Integer Log Base 2

From WikiCoder

Find the log base 2 of an integer with the MSB N set in O(N) operations (the obvious way)

 unsigned int v; // 32-bit word to find the log base 2 of
 unsigned int r = 0; // r will be lg(v)
 while (v >>= 1) // unroll for more speed...
 {
  r++;
 }

The log base 2 of an integer is the same as the position of the highest bit set (or most significant bit set, MSB). The following log base 2 methods are faster than this one.

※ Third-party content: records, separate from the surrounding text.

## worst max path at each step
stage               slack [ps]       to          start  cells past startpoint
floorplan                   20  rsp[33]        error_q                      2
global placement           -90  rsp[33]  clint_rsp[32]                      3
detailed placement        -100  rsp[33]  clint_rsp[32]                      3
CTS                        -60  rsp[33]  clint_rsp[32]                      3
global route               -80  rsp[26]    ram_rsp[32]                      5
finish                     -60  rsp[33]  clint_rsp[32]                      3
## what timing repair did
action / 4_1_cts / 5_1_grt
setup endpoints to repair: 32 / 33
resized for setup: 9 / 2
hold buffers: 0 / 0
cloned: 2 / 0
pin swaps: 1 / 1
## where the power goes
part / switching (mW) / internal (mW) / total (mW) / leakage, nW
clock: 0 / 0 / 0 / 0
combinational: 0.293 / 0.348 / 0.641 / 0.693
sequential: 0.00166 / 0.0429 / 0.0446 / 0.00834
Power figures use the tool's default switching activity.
$ cat src/source/soc_bus_defines.svh
`ifndef SOC_BUS_DEFINES_SVH
`define SOC_BUS_DEFINES_SVH

// Scratch RAM window, top is exclusive
`define RAM_BASE 32'h0000_0000
`define RAM_TOP  32'h0000_1000

// CLINT window
`define CLINT_BASE 32'h0200_0000
`define CLINT_TOP  32'h0201_0000

// Depth in 32-bit words, follows the window size
`define RAM_WORDS ((`RAM_TOP - `RAM_BASE) / 4)

// CLINT register offsets from the window base
`define CLINT_MSIP        32'h0000_0000
`define CLINT_MTIMECMP_LO 32'h0000_4000
`define CLINT_MTIMECMP_HI 32'h0000_4004
`define CLINT_MTIME_LO    32'h0000_BFF8
`define CLINT_MTIME_HI    32'h0000_BFFC

`endif

$ cat src/source/soc_bus_pkg.sv
`default_nettype none

package soc_bus_pkg;

  typedef logic [31:0] addr_t;  // Byte address
  typedef logic [31:0] data_t;
  typedef logic [3:0]  strb_t;  // All zero for a read
  typedef logic [63:0] mtime_t;

  // Master request, valid is a one-cycle pulse
  typedef struct packed {
    logic  valid;
    logic  instr;
    addr_t addr;
    data_t wdata;
    strb_t wstrb;
  } bus_req_t;

  // Target answer
  typedef struct packed {
    logic  ready;
    data_t rdata;
  } slave_rsp_t;

  // Combined answer to the master
  typedef struct packed {
    logic  ready;
    logic  error;
    data_t rdata;
  } bus_rsp_t;

endpackage

`default_nettype wire

$ cat src/source/timer_clint.sv
`timescale 1ns/1ps
`default_nettype none

`include "soc_bus_defines.svh"

module timer_clint (
  input  logic                    clock,
  input  logic                    reset,
  input  soc_bus_pkg::bus_req_t   req,
  output soc_bus_pkg::slave_rsp_t rsp,
  output logic                    msip,
  output logic                    mtip,
  output soc_bus_pkg::mtime_t     mtime
);

  logic                sel_msip;
  logic                sel_cmp_lo;
  logic                sel_cmp_hi;
  logic                sel_time_lo;
  logic                sel_time_hi;
  logic                write;
  logic                msip_q;
  logic                mtip_q;
  logic                ready_q;
  soc_bus_pkg::mtime_t mtimecmp_q;
  soc_bus_pkg::mtime_t mtime_q;
  soc_bus_pkg::mtime_t mtime_next;
  soc_bus_pkg::data_t  read_data;
  soc_bus_pkg::data_t  rdata_q;

  function automatic soc_bus_pkg::data_t merge(input soc_bus_pkg::data_t old_word,
                                               input soc_bus_pkg::data_t new_word,
                                               input soc_bus_pkg::strb_t strb);
    soc_bus_pkg::data_t result;
    result = old_word;
    for (int i = 0; i < 4; i++) begin
      if (strb[i]) begin
        result[8*i +: 8] = new_word[8*i +: 8];
      end
    end
    return result;
  endfunction

  assign sel_msip    = (req.addr == `CLINT_MSIP);
  assign sel_cmp_lo  = (req.addr == `CLINT_MTIMECMP_LO);
  assign sel_cmp_hi  = (req.addr == `CLINT_MTIMECMP_HI);
  assign sel_time_lo = (req.addr == `CLINT_MTIME_LO);
  assign sel_time_hi = (req.addr == `CLINT_MTIME_HI);
  assign write       = req.valid && (req.wstrb != '0);

  // Free-running count, a write replaces the strobed bytes
  always_comb begin
    mtime_next = mtime_q + 64'd1;
    if (write && sel_time_lo) begin
      mtime_next[31:0] = merge(mtime_next[31:0], req.wdata, req.wstrb);
    end
    if (write && sel_time_hi) begin
      mtime_next[63:32] = merge(mtime_next[63:32], req.wdata, req.wstrb);
    end
  end

  always_comb begin
    read_data = '0;  // Unlisted offsets read as zero
    if (sel_msip) begin
      read_data = {31'b0, msip_q};
    end else if (sel_cmp_lo) begin
      read_data = mtimecmp_q[31:0];
    end else if (sel_cmp_hi) begin
      read_data = mtimecmp_q[63:32];
    end else if (sel_time_lo) begin
      read_data = mtime_q[31:0];
    end else if (sel_time_hi) begin
      read_data = mtime_q[63:32];
    end
  end

  always_ff @(posedge clock) begin
    if (!reset) begin
      ready_q    <= 1'b0;
      msip_q     <= 1'b0;
      mtip_q     <= 1'b0;
      mtimecmp_q <= '1;  // No timer interrupt until software sets a compare
      mtime_q    <= '0;
    end else begin
      ready_q <= req.valid;
      mtime_q <= mtime_next;
      mtip_q  <= (mtime_q >= mtimecmp_q);
      if (write && sel_msip && req.wstrb[0]) begin
        msip_q <= req.wdata[0];
      end
      if (write && sel_cmp_lo) begin
        mtimecmp_q[31:0] <= merge(mtimecmp_q[31:0], req.wdata, req.wstrb);
      end
      if (write && sel_cmp_hi) begin
        mtimecmp_q[63:32] <= merge(mtimecmp_q[63:32], req.wdata, req.wstrb);
      end
    end
  end

  always_ff @(posedge clock) begin
    if (req.valid) begin
      rdata_q <= read_data;
    end
  end

  assign rsp   = '{ready: ready_q, rdata: rdata_q};
  assign msip  = msip_q;
  assign mtip  = mtip_q;
  assign mtime = mtime_q;

endmodule

`default_nettype wire
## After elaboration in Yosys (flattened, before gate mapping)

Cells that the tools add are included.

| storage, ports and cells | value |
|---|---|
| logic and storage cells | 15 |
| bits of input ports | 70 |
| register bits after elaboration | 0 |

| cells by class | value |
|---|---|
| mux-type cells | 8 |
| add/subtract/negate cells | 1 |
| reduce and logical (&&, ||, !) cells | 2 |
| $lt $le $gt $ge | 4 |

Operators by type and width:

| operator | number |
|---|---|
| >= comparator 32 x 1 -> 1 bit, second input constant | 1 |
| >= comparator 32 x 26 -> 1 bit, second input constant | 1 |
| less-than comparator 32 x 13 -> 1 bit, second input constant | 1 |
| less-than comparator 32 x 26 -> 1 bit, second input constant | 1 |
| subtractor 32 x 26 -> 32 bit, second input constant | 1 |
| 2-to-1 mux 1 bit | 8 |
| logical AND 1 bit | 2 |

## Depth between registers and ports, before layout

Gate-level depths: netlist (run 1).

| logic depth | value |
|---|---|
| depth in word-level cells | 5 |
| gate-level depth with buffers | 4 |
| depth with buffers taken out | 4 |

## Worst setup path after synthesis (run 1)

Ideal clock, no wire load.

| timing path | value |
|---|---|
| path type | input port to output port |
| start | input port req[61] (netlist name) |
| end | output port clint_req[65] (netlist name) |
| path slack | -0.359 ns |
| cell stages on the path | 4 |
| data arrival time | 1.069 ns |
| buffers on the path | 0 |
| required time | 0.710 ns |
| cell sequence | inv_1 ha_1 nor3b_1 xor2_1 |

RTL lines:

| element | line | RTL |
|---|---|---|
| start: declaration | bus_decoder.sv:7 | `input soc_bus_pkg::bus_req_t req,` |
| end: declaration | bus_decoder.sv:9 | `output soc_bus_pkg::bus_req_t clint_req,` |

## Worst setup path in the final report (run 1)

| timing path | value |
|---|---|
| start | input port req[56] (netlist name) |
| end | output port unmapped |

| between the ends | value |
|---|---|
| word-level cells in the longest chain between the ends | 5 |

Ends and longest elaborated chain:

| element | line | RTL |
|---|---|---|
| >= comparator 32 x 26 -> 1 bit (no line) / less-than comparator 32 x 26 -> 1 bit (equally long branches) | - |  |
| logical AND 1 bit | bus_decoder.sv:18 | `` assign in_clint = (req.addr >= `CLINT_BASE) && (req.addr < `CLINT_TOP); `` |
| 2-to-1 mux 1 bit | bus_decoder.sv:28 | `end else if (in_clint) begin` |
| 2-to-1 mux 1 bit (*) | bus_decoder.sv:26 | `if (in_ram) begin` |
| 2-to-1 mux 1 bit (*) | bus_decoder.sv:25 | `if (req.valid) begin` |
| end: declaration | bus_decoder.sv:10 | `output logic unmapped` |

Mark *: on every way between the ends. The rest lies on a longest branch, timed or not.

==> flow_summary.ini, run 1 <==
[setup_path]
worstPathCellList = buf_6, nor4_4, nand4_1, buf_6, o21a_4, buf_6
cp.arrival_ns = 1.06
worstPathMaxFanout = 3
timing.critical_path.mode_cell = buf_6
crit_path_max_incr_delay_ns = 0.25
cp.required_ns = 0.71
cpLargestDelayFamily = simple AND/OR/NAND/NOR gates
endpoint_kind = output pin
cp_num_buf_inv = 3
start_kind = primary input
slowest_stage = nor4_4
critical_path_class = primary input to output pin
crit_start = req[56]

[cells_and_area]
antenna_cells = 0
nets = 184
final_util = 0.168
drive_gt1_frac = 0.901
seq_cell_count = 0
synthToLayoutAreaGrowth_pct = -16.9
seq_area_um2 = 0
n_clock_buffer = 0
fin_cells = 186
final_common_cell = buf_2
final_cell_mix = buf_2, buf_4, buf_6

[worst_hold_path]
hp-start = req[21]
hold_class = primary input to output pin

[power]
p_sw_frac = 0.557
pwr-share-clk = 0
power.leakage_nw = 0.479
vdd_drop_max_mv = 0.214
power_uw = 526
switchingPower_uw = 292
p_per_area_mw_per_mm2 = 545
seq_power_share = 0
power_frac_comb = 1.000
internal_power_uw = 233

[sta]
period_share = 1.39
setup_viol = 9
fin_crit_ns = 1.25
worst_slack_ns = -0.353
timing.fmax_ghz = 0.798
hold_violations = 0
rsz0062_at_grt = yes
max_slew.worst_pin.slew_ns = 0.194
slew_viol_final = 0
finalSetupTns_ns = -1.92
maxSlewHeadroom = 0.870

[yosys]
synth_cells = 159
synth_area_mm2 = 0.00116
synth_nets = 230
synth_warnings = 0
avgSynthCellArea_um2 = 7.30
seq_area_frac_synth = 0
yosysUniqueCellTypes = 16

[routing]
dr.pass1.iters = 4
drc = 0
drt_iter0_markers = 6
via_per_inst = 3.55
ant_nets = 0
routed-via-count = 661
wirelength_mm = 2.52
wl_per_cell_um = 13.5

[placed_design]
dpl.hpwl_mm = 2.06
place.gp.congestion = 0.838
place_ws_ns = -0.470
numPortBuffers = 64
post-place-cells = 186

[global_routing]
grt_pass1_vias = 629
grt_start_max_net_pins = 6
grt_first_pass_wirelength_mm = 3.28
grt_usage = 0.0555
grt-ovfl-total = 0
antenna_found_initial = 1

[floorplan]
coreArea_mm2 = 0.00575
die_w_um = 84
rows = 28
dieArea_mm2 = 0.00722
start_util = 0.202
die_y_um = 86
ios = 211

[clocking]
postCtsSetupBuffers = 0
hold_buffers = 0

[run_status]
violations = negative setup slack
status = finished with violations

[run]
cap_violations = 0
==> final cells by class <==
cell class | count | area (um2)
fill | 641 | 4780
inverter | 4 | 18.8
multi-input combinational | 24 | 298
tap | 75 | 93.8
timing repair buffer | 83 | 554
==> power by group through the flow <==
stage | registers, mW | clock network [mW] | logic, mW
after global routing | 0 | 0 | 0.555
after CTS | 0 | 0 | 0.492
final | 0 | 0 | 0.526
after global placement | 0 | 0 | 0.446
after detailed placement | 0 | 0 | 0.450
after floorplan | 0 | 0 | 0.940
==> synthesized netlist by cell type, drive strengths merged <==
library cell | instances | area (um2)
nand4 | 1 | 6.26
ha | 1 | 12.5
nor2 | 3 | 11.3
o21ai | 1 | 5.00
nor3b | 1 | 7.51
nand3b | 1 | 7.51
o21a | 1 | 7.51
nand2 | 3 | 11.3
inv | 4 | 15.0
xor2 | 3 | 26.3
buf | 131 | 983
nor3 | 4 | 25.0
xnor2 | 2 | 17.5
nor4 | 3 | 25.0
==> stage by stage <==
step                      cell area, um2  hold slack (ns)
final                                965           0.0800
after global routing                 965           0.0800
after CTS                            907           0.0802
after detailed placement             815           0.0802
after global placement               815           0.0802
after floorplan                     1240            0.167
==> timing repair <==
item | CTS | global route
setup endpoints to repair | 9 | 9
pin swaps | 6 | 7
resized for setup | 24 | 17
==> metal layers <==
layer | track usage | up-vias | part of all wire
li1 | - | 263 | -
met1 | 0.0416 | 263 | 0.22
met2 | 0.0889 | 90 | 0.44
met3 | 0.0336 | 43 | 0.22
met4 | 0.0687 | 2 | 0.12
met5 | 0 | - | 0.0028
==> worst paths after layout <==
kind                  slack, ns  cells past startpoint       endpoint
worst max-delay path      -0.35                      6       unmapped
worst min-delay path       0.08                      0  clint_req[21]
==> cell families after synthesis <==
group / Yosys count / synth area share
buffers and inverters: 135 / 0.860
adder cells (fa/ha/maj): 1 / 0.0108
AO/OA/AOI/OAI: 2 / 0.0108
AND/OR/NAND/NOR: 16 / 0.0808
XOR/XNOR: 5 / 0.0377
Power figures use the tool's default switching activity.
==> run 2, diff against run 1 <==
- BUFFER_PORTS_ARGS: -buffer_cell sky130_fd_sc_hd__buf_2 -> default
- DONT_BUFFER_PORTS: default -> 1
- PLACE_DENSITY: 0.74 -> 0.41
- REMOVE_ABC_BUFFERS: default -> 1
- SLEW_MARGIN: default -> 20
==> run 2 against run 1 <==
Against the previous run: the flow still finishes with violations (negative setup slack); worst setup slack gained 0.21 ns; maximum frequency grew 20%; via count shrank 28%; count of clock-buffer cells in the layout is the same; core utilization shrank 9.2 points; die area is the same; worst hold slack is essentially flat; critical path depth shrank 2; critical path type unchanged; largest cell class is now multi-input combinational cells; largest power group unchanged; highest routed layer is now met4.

Find the integer log base 2 of an integer with an 64-bit IEEE float

 int v; // 32-bit integer to find the log base 2 of
 int r; // result of log_2(v) goes here
 union { unsigned int u[2]; double d; } t; // temp
 t.u[__FLOAT_WORD_ORDER==LITTLE_ENDIAN] = 0x43300000;
 t.u[__FLOAT_WORD_ORDER!=LITTLE_ENDIAN] = v;
 t.d -= 4503599627370496.0;
 r = (t.u[__FLOAT_WORD_ORDER==LITTLE_ENDIAN] >> 20) - 0x3FF;

The code above loads a 64-bit (IEEE-754 floating-point) double with a 32-bit integer (with no paddding bits) by storing the integer in the mantissa while the exponent is set to 252. From this newly minted double, 252 (expressed as a double) is subtracted, which sets the resulting exponent to the log base 2 of the input value, v. All that is left is shifting the exponent bits into position (20 bits right) and subtracting the bias, 0x3FF (which is 1023 decimal). This technique only takes 5 operations, but many CPUs are slow at manipulating doubles, and the endianess of the architecture must be accommodated.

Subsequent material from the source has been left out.